Prompt:
Given the records below, would you repeat exactly the lines that begin at the one containing "logic [ipm_pkg::TIME_BITS-1:0] start_sel;" and end at the one containing "(diff > ipm_pkg::TIME_BITS'(min_pulse));", inclusive?
*** Opening Given entries ***
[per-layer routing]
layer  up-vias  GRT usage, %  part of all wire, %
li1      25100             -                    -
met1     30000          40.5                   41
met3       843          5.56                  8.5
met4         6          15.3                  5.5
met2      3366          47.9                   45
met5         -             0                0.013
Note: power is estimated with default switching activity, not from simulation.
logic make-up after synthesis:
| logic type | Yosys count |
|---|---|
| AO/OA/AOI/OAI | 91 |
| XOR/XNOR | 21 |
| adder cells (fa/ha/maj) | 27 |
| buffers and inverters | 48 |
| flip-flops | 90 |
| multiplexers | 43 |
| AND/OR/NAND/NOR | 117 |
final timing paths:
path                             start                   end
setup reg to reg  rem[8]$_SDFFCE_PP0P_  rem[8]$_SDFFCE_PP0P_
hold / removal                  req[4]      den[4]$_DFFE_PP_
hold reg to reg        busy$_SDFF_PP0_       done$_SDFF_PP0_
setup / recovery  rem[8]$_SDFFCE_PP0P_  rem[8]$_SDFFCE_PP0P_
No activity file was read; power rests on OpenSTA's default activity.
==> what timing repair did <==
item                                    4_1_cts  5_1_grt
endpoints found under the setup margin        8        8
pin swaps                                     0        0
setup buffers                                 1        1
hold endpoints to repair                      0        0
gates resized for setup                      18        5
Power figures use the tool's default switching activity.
$ cat config.mk
export PLATFORM = sky130hd
export DESIGN_NAME = injector_pulse_monitor_core
export DESIGN_NICKNAME = d
export VERILOG_FILES = /design/src/sv/ipm_pkg.sv /design/src/sv/ipm_chan_state.sv /design/src/sv/ipm_anomaly.sv /design/src/sv/injector_pulse_monitor_core.sv
export SDC_FILE = /design/constraint.sdc
export NUM_CORES = 2
export LEC_CHECK = 0
export ABC_AREA = 0
export BUFFER_PORTS_ARGS = -buffer_cell sky130_fd_sc_hd__buf_2
export CORE_MARGIN = 2
export CORE_UTILIZATION = 58
export CTS_CLUSTER_SIZE = 24
export DETAILED_ROUTE_END_ITERATION = 8
export PLACE_DENSITY = 0.8
export SLEW_MARGIN = 20
export SYNTH_ARGS = -nofsm -noshare
export SYNTH_HDL_FRONTEND = slang
export SYNTH_SLANG_ARGS = --single-unit
$ cat constraint.sdc
create_clock -name clk -period 23.6 [get_ports clk]
set_input_delay 7.08 -clock clk [delete_from_list [all_inputs] [get_ports clk]]
set_output_delay 7.08 -clock clk [all_outputs]
set_load 0.02 [all_outputs]
$ cat src/sv/ipm_pkg.sv
// ----------------------------------------------------------------------------
// Injector pulse monitor package
// Shared sizes, thresholds, register indexes and interface structs.
// ----------------------------------------------------------------------------
`default_nettype none

package ipm_pkg;

  // Channel layout: injectors first, then the ignition coil.
  localparam int NUM_INJECTORS = 4;
  localparam int TIME_BITS     = 48;
  localparam int NUM_CH        = NUM_INJECTORS + 1;
  localparam int COIL_CH       = NUM_INJECTORS;
  localparam int CH_W          = 3;
  localparam int IDX_W         = $clog2(NUM_CH);
  localparam bit HAS_PAIR      = (NUM_INJECTORS >= 2);

  localparam int WIDTH_W = 32;
  localparam int PROD_W  = WIDTH_W + 7;

  // Stream word layouts.
  localparam int IN_DATA_W    = ((TIME_BITS + 7) / 8) * 8;
  localparam int IN_USER_W    = CH_W + 1;
  localparam int OUT_FIELDS_W = NUM_CH + WIDTH_W + NUM_INJECTORS + 3;
  localparam int OUT_DATA_W   = ((OUT_FIELDS_W + 7) / 8) * 8;
  localparam int OUT_USER_W   = 2;

  // Configuration port.
  localparam int CFG_IDX_W  = 2;
  localparam int CFG_DATA_W = 16;
  localparam logic [CFG_IDX_W-1:0] REG_ENGINE_RUNNING = 2'd0;
  localparam logic [CFG_IDX_W-1:0] REG_ENGINE_RPM     = 2'd1;
  localparam logic [CFG_IDX_W-1:0] REG_THROTTLE_PCT   = 2'd2;
  localparam logic [CFG_IDX_W-1:0] REG_MIN_PULSE_US   = 2'd3;

  localparam logic        RESET_RUNNING   = 1'b1;
  localparam logic [12:0] RESET_RPM       = 13'd1000;
  localparam logic [6:0]  RESET_THROTTLE  = 7'd15;
  localparam logic [15:0] RESET_MIN_PULSE = 16'd50;

  // Thresholds.
  localparam logic [31:0] WIDTH_MAX         = 32'hFFFF_FFFF;
  localparam logic [31:0] CHECK_INTERVAL_US = 32'd1_000_000;
  localparam logic [31:0] MISSING_AFTER_US  = 32'd2_000_000;
  localparam logic [6:0]  LOW_INJ_THROTTLE  = 7'd50;
  localparam logic [31:0] LOW_INJ_WIDTH     = 32'd3000;
  localparam logic [12:0] DWELL_RPM         = 13'd3000;
  localparam logic [31:0] DWELL_LIMIT       = 32'd4000;
  localparam logic [6:0]  IMB_SCALE         = 7'd100;
  localparam logic [6:0]  IMB_LOW           = 7'd85;
  localparam logic [6:0]  IMB_HIGH          = 7'd115;

  typedef struct packed {
    logic        running;
    logic [12:0] rpm;
    logic [6:0]  throttle;
    logic [15:0] min_pulse;
  } cfg_t;

  // Channel state results after the current edge has been applied.
  typedef struct packed {
    logic [NUM_CH-1:0]        active_mask;
    logic [WIDTH_W-1:0]       width_out;
    logic                     updated;
    logic [NUM_INJECTORS-1:0] width_zero;
    logic [WIDTH_W-1:0]       inj1_w;
    logic [WIDTH_W-1:0]       inj2_w;
    logic [WIDTH_W-1:0]       coil_w;
  } chan_res_t;

  typedef struct packed {
    logic                     checked;
    logic [NUM_INJECTORS-1:0] missing;
    logic                     imbalance;
    logic                     low_inj;
    logic                     dwell;
  } anom_res_t;

endpackage

`default_nettype wire

$ cat src/sv/ipm_chan_state.sv
// ----------------------------------------------------------------------------
// Injector pulse monitor channel state
// Start times, latched widths and active flags for all channels.
// ----------------------------------------------------------------------------
`default_nettype none

module ipm_chan_state (
  input  wire logic                          clk,
  input  wire logic                          rst_n,
  input  wire logic                          fire,
  input  wire logic [ipm_pkg::CH_W-1:0]      ch,
  input  wire logic                          rising,
  input  wire logic [ipm_pkg::TIME_BITS-1:0] t,
  input  wire logic [15:0]                   min_pulse,
  output ipm_pkg::chan_res_t                 res
);

  logic [ipm_pkg::TIME_BITS-1:0] start_r [ipm_pkg::NUM_CH];
  logic [ipm_pkg::WIDTH_W-1:0]   width_r [ipm_pkg::NUM_CH];
  logic [ipm_pkg::NUM_CH-1:0]    active_r;
  logic [ipm_pkg::NUM_CH-1:0]    active_nxt;

  logic                          ch_ok;
  logic [ipm_pkg::IDX_W-1:0]     idx;
  logic [ipm_pkg::TIME_BITS-1:0] start_sel;
  logic [ipm_pkg::TIME_BITS-1:0] diff;
  logic                          w_ok;
  logic [ipm_pkg::WIDTH_W-1:0]   new_w;
  logic [ipm_pkg::WIDTH_W-1:0]   after [ipm_pkg::NUM_CH];

  assign ch_ok     = (ch < ipm_pkg::CH_W'(ipm_pkg::NUM_CH));
  assign idx       = ipm_pkg::IDX_W'(ch);
  assign start_sel = start_r[idx];
  assign diff      = t - start_sel;

  // A width is only taken when the channel was ever started and it beats the minimum.
  assign w_ok  = ch_ok && !rising && (start_sel != '0)
                 && (diff > ipm_pkg::TIME_BITS'(min_pulse));
  assign new_w = (diff > ipm_pkg::TIME_BITS'(ipm_pkg::WIDTH_MAX)) ?
                 ipm_pkg::WIDTH_MAX : diff[ipm_pkg::WIDTH_W-1:0];

  always_comb begin
    active_nxt = active_r;
    for (int c = 0; c < ipm_pkg::NUM_CH; c++) begin
      after[c] = (w_ok && (idx == ipm_pkg::IDX_W'(c))) ? new_w : width_r[c];
      if (ch_ok && (idx == ipm_pkg::IDX_W'(c))) begin
        active_nxt[c] = rising;
      end
    end
  end

  always_comb begin
    res.active_mask = active_nxt;
    res.width_out   = ch_ok ? after[idx] : '0;
    res.updated     = w_ok;
    for (int i = 0; i < ipm_pkg::NUM_INJECTORS; i++) begin
      res.width_zero[i] = (after[i] == '0);
    end
    res.inj1_w = after[0];
    res.inj2_w = ipm_pkg::HAS_PAIR ? after[1] : '0;
    res.coil_w = after[ipm_pkg::COIL_CH];
  end

  always_ff @(posedge clk) begin
    if (!rst_n) begin
      active_r <= '0;
      for (int c = 0; c < ipm_pkg::NUM_CH; c++) begin
        start_r[c] <= '0;
        width_r[c] <= '0;
      end
    end else if (fire) begin
      active_r <= active_nxt;
      for (int c = 0; c < ipm_pkg::NUM_CH; c++) begin
        if (ch_ok && rising && (idx == ipm_pkg::IDX_W'(c))) begin
          start_r[c] <= t;
        end
        width_r[c] <= after[c];
      end
    end
  end

`ifndef SYNTHESIS
  a_rise_sets_active: assert property (@(posedge clk) disable iff (!rst_n)
    fire && ch_ok && rising |=> active_r[$past(idx)])
    else $error("rising edge did not set the active flag");
`endif

endmodule

`default_nettype wire

$ cat src/sv/ipm_anomaly.sv
// ----------------------------------------------------------------------------
// Injector pulse monitor anomaly checks
// Once-per-second gate on event time and the four anomaly flags.
// ----------------------------------------------------------------------------
`default_nettype none

module ipm_anomaly (
  input  wire logic                          clk,
  input  wire logic                          rst_n,
  input  wire logic                          fire,
  input  wire logic [ipm_pkg::TIME_BITS-1:0] t,
  input  ipm_pkg::cfg_t                      cfg,
  input  ipm_pkg::chan_res_t                 chan,
  output ipm_pkg::anom_res_t                 res
);

  logic [ipm_pkg::TIME_BITS-1:0] last_r;
  logic [ipm_pkg::TIME_BITS-1:0] elapsed;
  logic                          due;
  logic [ipm_pkg::PROD_W-1:0]    p1;
  logic [ipm_pkg::PROD_W-1:0]    p2_low;
  logic [ipm_pkg::PROD_W-1:0]    p2_high;

  // Elapsed time wraps, so a backward step looks like a long gap.
  assign elapsed = t - last_r;
  assign due     = (elapsed >= ipm_pkg::TIME_BITS'(ipm_pkg::CHECK_INTERVAL_US));

  assign p1      = ipm_pkg::PROD_W'(chan.inj1_w) * ipm_pkg::PROD_W'(ipm_pkg::IMB_SCALE);
  assign p2_low  = ipm_pkg::PROD_W'(chan.inj2_w) * ipm_pkg::PROD_W'(ipm_pkg::IMB_LOW);
  assign p2_high = ipm_pkg::PROD_W'(chan.inj2_w) * ipm_pkg::PROD_W'(ipm_pkg::IMB_HIGH);

  always_comb begin
    res.checked   = due;
    res.missing   = '0;
    res.imbalance = 1'b0;
    res.low_inj   = 1'b0;
    res.dwell     = 1'b0;
    if (due) begin
      if (cfg.running && (cfg.rpm != '0)
          && (t > ipm_pkg::TIME_BITS'(ipm_pkg::MISSING_AFTER_US))) begin
        res.missing = chan.width_zero;
      end
      res.imbalance = (chan.inj1_w != '0) && (chan.inj2_w != '0)
                      && ((p1 < p2_low) || (p1 > p2_high));
      res.low_inj   = (cfg.throttle > ipm_pkg::LOW_INJ_THROTTLE)
                      && (chan.inj1_w < ipm_pkg::LOW_INJ_WIDTH);
      res.dwell     = (cfg.rpm > ipm_pkg::DWELL_RPM)
                      && (chan.coil_w > ipm_pkg::DWELL_LIMIT);
    end
  end

  always_ff @(posedge clk) begin
    if (!rst_n) begin
      last_r <= '0;
    end else if (fire && due) begin
      last_r <= t;
    end
  end

`ifndef SYNTHESIS
  a_check_moves_mark: assert property (@(posedge clk) disable iff (!rst_n)
    fire && due |=> (last_r == $past(t)))
    else $error("anomaly check did not record its time");
`endif

endmodule

`default_nettype wire

$ cat src/sv/injector_pulse_monitor_core.sv
// ----------------------------------------------------------------------------
// Injector pulse monitor core
// Pulse width capture on four injector lines and one coil line, with flags.
// ----------------------------------------------------------------------------
// Each input word is one timestamped edge. The block takes one word per clock
// while the output is not stalled and returns exactly one result word for it.
// The word lands in an input register, the channel state and the anomaly
// checks are evaluated in a single combinational pass from there, and the
// result is held in an output register. The state that the next word depends
// on (start times, latched widths, active flags and the time of the last
// check) is updated at the same edge that loads the result, so back-to-back
// words always see the effect of the word before them. The input register
// and the output register together act as a skid, so a new word is accepted
// while a finished result still waits to be taken. The configuration port is
// always ready and should only be written while the block holds no word in
// flight.
// ----------------------------------------------------------------------------
`default_nettype none

module injector_pulse_monitor_core (
  input  wire logic                            clk,
  input  wire logic                            rst_n,
  // Edge events.
  input  wire logic                            in_tvalid,
  output logic                                 in_tready,
  // in_tdata: [47:0] event_time_us.
  input  wire logic [ipm_pkg::IN_DATA_W-1:0]   in_tdata,
  // in_tuser: [2:0] channel, [3] is_rising.
  input  wire logic [ipm_pkg::IN_USER_W-1:0]   in_tuser,
  // Results.
  output logic                                 out_tvalid,
  input  wire logic                            out_tready,
  // out_tdata: [4:0] active_mask, [36:5] pulse_width_us, [40:37] missing_mask,
  // [41] injector_imbalance, [42] low_injection, [43] long_dwell, rest zero.
  output logic [ipm_pkg::OUT_DATA_W-1:0]       out_tdata,
  // out_tuser: [0] width_updated, [1] anomaly_checked.
  output logic [ipm_pkg::OUT_USER_W-1:0]       out_tuser,
  // Register writes.
  input  wire logic                            cfg_valid,
  output logic                                 cfg_ready,
  input  wire logic [ipm_pkg::CFG_IDX_W-1:0]   cfg_index,
  input  wire logic [ipm_pkg::CFG_DATA_W-1:0]  cfg_data
);

  ipm_pkg::cfg_t cfg_r;

  logic                          in_valid_r;
  logic [ipm_pkg::CH_W-1:0]      in_ch_r;
  logic                          in_rise_r;
  logic [ipm_pkg::TIME_BITS-1:0] in_time_r;

  logic                            out_valid_r;
  logic [ipm_pkg::OUT_DATA_W-1:0]  out_data_r;
  logic [ipm_pkg::OUT_USER_W-1:0]  out_user_r;
  logic [ipm_pkg::OUT_DATA_W-1:0]  out_data_nxt;
  logic [ipm_pkg::OUT_USER_W-1:0]  out_user_nxt;

  logic               advance;
  logic               fire;
  logic               in_take;
  ipm_pkg::chan_res_t chan_res;
  ipm_pkg::anom_res_t anom_res;

  // The held word moves on whenever the output register is free or emptying.
  assign advance   = !out_valid_r || out_tready;
  assign fire      = in_valid_r && advance;
  assign in_tready = !in_valid_r || advance;
  assign in_take   = in_tvalid && in_tready;
  assign cfg_ready = 1'b1;

  assign out_tvalid = out_valid_r;
  assign out_tdata  = out_data_r;
  assign out_tuser  = out_user_r;

  always_ff @(posedge clk) begin
    if (!rst_n) begin
      cfg_r.running   <= ipm_pkg::RESET_RUNNING;
      cfg_r.rpm       <= ipm_pkg::RESET_RPM;
      cfg_r.throttle  <= ipm_pkg::RESET_THROTTLE;
      cfg_r.min_pulse <= ipm_pkg::RESET_MIN_PULSE;
    end else if (cfg_valid && cfg_ready) begin
      unique case (cfg_index)
        ipm_pkg::REG_ENGINE_RUNNING: begin
          cfg_r.running <= cfg_data[0];
        end
        ipm_pkg::REG_ENGINE_RPM: begin
          cfg_r.rpm <= cfg_data[12:0];
        end
        ipm_pkg::REG_THROTTLE_PCT: begin
          cfg_r.throttle <= cfg_data[6:0];
        end
        ipm_pkg::REG_MIN_PULSE_US: begin
          cfg_r.min_pulse <= cfg_data;
        end
        default: begin
        end
      endcase
    end
  end

  // Input register.
  always_ff @(posedge clk) begin
    if (!rst_n) begin
      in_valid_r <= 1'b0;
    end else if (in_take) begin
      in_valid_r <= 1'b1;
    end else if (fire) begin
      in_valid_r <= 1'b0;
    end
  end

  always_ff @(posedge clk) begin
    if (in_take) begin
      in_ch_r   <= in_tuser[ipm_pkg::CH_W-1:0];
      in_rise_r <= in_tuser[ipm_pkg::CH_W];
      in_time_r <= in_tdata[ipm_pkg::TIME_BITS-1:0];
    end
  end

  ipm_chan_state u_chan (
    .clk       (clk),
    .rst_n     (rst_n),
    .fire      (fire),
    .ch        (in_ch_r),
    .rising    (in_rise_r),
    .t         (in_time_r),
    .min_pulse (cfg_r.min_pulse),
    .res       (chan_res)
  );

  ipm_anomaly u_anom (
    .clk   (clk),
    .rst_n (rst_n),
    .fire  (fire),
    .t     (in_time_r),
    .cfg   (cfg_r),
    .chan  (chan_res),
    .res   (anom_res)
  );

  always_comb begin
    out_data_nxt = ipm_pkg::OUT_DATA_W'({anom_res.dwell, anom_res.low_inj, anom_res.imbalance,
                                         anom_res.missing, chan_res.width_out,
                                         chan_res.active_mask});
    out_user_nxt = {anom_res.checked, chan_res.updated};
  end

  // Result register.
  always_ff @(posedge clk) begin
    if (!rst_n) begin
      out_valid_r <= 1'b0;
    end else if (fire) begin
      out_valid_r <= 1'b1;
    end else if (out_tready) begin
      out_valid_r <= 1'b0;
    end
  end

  always_ff @(posedge clk) begin
    if (fire) begin
      out_data_r <= out_data_nxt;
      out_user_r <= out_user_nxt;
    end
  end

`ifndef SYNTHESIS
  a_update_nonzero: assert property (@(posedge clk) disable iff (!rst_n)
    out_valid_r && out_user_r[0]
    |-> (out_data_r[ipm_pkg::NUM_CH +: ipm_pkg::WIDTH_W] != '0))
    else $error("latched width of zero reported as an update");

  a_flags_need_check: assert property (@(posedge clk) disable iff (!rst_n)
    out_valid_r && !out_user_r[1]
    |-> (out_data_r[ipm_pkg::OUT_FIELDS_W-1:ipm_pkg::NUM_CH + ipm_pkg::WIDTH_W] == '0))
    else $error("anomaly flags set without a check");

  a_fire_loads_result: assert property (@(posedge clk) disable iff (!rst_n)
    fire |=> out_valid_r && !in_valid_r || $past(in_take))
    else $error("processed word did not reach the result register");
`endif

endmodule

`default_nettype wire
==> results.json <==
{
  "syn_area_mm2": 0.0460,
  "ctsResizeCount": 0,
  "max_slew_margin_pct": 22.9,
  "die-height_um": 286,
  "grt_max_degree": 103,
  "p_leak_nw": 22.8,
  "wl_um": 125000,
  "fin_skew_ns": 0.0169,
  "drt-initial-drc-count": 3921,
  "worst_hold_slack_ns": 0.459,
  "hold_buffers": 0,
  "cpMostUsedCell": "inv_1",
  "routedWlPerCell_um": 21.7,
  "drive_gt1_share_pct": 9.23,
  "post_cts_buffers": 0,
  "worstSetupPathType": "flip-flop to flip-flop",
  "synth-edff-count": 498,
  "clkLatencyLatePin_ns": 0.64,
  "initial_core_util_pct": 58.4,
  "yosys.cell_types.count": 98,
  "cts.clk_slew.worst_paths_ns": 0.07,
  "yosysWarningCount": 0,
  "finalCritPeriodShare_pct": 67.8,
  "ir_drop_mv": 0.0552,
  "htree_levels": 2,
  "io_buffers": 122,
  "tightest_slew_ns": 1.16,
  "drc_errors": 0,
  "cp_data_required_time_ns": 23.98,
  "power_density_mw_per_mm2": 86.2,
  "antenna_found_initial": 6,
  "gp_congestion": 0.960,
  "status": "finished, final reports clean",
  "avgViaCountPerCell": 6.18,
  "yosys.area.top_type_share_pct": 32.5,
  "postSynthCellCount": 4534,
  "dpl_cell_area_mm2": 0.0479,
  "layout.nets": 5387,
  "cap_violations": 0,
  "seq_area_frac_synth_pct": 36.6,
  "arrival_ns": 16.39,
  "num_rows": 103,
  "antenna_left": 0,
  "io-pin-count": 128,
  "area_delta_synth_final_pct": 8.47,
  "finalInstanceArea_mm2": 0.0499,
  "ys_ff_latch": 593,
  "pre_cts_ws_ns": 7.99,
  "max_clock_freq_mhz": 62.5,
  "post-dp-hpwl_um": 93200,
  "grt_use_total_pct": 30.2,
  "holdCritPathClass": "flip-flop to flip-flop",
  "routed-via-count": 35400,
  "cts_tree": "done",
  "hold_viol": 0,
  "setup_viol": 0,
  "cpMaxStageDelayCell": "dfxtp_4",
  "cts_made_buffers": 57,
  "synth_top_flop_cell": "edfxtp_1",
  "cp-end-kind": "flip-flop",
  "slowest_delay_ns": 0.61,
  "worst-path-buf-inv": 8,
  "period_needed_ns": 16.01,
  "p_total_mw": 4.30,
  "slew_viol_final": 0,
  "async_flop_share_pct": 0,
  "cp_top_family": "compound AO/OA/AOI/OAI gates",
  "dr.pass1.iters": 5,
  "grt_pass1_wl_um": 193000,
  "cts_root_buf": "clkbuf_16",
  "clock_path_buffers": 3,
  "synth_largest_area_cell": "edfxtp_1",
  "fin_cells": 5733,
  "fin_ws_ns": 7.59,
  "cts.sinks": 593,
  "rsz0062_at_grt": "false",
  "avgSynthCellArea_um2": 10.2,
  "synthTopCellsByArea": "edfxtp_1, ha_1, fa_1, mux2i_1, inv_1",
  "gr-total-overflow": 0,
  "worstPathMaxFanout": 38,
  "die_area_mm2": 0.0816,
  "post-place-cells": 5621,
  "die_w_um": 286,
  "core_mm2": 0.0787,
  "fin_setup_tns_ns": 0,
  "critPathLaunchType": "flip-flop",
  "final_util_pct": 63.4,
  "first_global_vias": 34200
}
## path summary, 6_finish.rpt
kind	start	to	slack, ns	depth (start not counted)
max reg2reg	flip-flop	out_tdata[41]	7.59	57
max	flip-flop	out_tdata[41]	7.59	57
min	cfg_r[22]	cfg_r[22]	0.46	2
min reg2reg	cfg_r[22]	cfg_r[22]	0.46	2
## where the power goes
part           total [mW]  internal (mW)  switching, mW
Clock                1.01          0.588          0.419
Sequential           1.22           1.19         0.0327
Combinational        2.07          0.857           1.21
Total                4.30           2.64           1.66
## worst min-delay path: stages, from the launching register on
cell and delay, ns:
dfxtp_1 0.31, nand2_1 0.05, a21oi_1 0.05
## cell type report
| type | count | area [um2] |
|---|---|---|
| clock buffers | 73 | 1590 |
| multi-input cells | 3179 | 26300 |
| flip-flops and latches | 593 | 16900 |
| diodes | 4 | 10.0 |
| repair buffers | 184 | 1080 |
| clock inverters | 35 | 468 |
| well taps | 1050 | 1310 |
| fillers | 6065 | 28800 |
| inverters | 615 | 2310 |
## flip-flops by register name, indices dropped and copies added (netlist names), named ones only
register,flops
cfg_r,37
in_ch_r,3
in_rise_r,1
in_time_r,48
in_valid_r,1
out_tdata,44
out_tuser,2
out_tvalid,1
u_anom.last_r,48
u_chan.active_r,5
u_chan.start_r,240
u_chan.width_r,160
## cell families (layout without fill, tap and decap cells)
family	count (synthesis)	after routing	synth area share, %
AOI/OAI and AO/OA	887	887	12.3
xor gates and xnor gates	155	155	2.95
adders and majority gates	682	682	21.1
buffers and inverters	765	907	6.49
DFF	593	593	36.6
muxes	303	303	8.04
other	2	9	0.0163
and+or+nand+nor	1147	1147	12.5
## layer usage
| layer | vias to the layer above | share of wire, % | GRT usage (%) |
|---|---|---|---|
| met1 | 17000 | 40 | 41.1 |
| met2 | 1831 | 45 | 48.3 |
| li1 | 16300 | - | - |
| met4 | 2 | 4.5 | 11.9 |
| met3 | 335 | 10 | 5.30 |
| met5 | - | 0.010 | 0 |
## Yosys cell counts (22+ instances only)
library cell  number
mux4_2            49
nor4_1            36
fa_1             159
inv_1            610
nand2_1          228
dfxtp_1           95
or2_2             22
clkbuf_1         106
a31oi_1           26
xor2_1            56
edfxtp_1         498
a22oi_1           25
and3_1            26
a21oi_1          310
nand4_1           72
o21bai_1          23
o211ai_1          23
nand3_1           60
nor2b_1           79
nand2b_1          60
o21ai_0          138
a21o_1           105
nor3_1            68
ha_1             523
nor2_1           342
and2_1            71
a21boi_0          32
o21a_1            35
xnor2_1           99
mux2i_1          230
## cell usage in the layout, fill, tap and decap left out, drive strengths merged, types with 153 or more instances in the layout
cell    count
mux2i     233
o21ai     153
fa        159
a21oi     313
ha        523
inv       620
edfxtp    498
nand2     229
nor2      342
buf       184
Note: power is estimated with default switching activity, not from simulation.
*** Closing Given entries ***
Solution for this exercise:
  logic [ipm_pkg::TIME_BITS-1:0] start_sel;
  logic [ipm_pkg::TIME_BITS-1:0] diff;
  logic                          w_ok;
  logic [ipm_pkg::WIDTH_W-1:0]   new_w;
  logic [ipm_pkg::WIDTH_W-1:0]   after [ipm_pkg::NUM_CH];

  assign ch_ok     = (ch < ipm_pkg::CH_W'(ipm_pkg::NUM_CH));
  assign idx       = ipm_pkg::IDX_W'(ch);
  assign start_sel = start_r[idx];
  assign diff      = t - start_sel;

  // A width is only taken when the channel was ever started and it beats the minimum.
  assign w_ok  = ch_ok && !rising && (start_sel != '0)
                 && (diff > ipm_pkg::TIME_BITS'(min_pulse));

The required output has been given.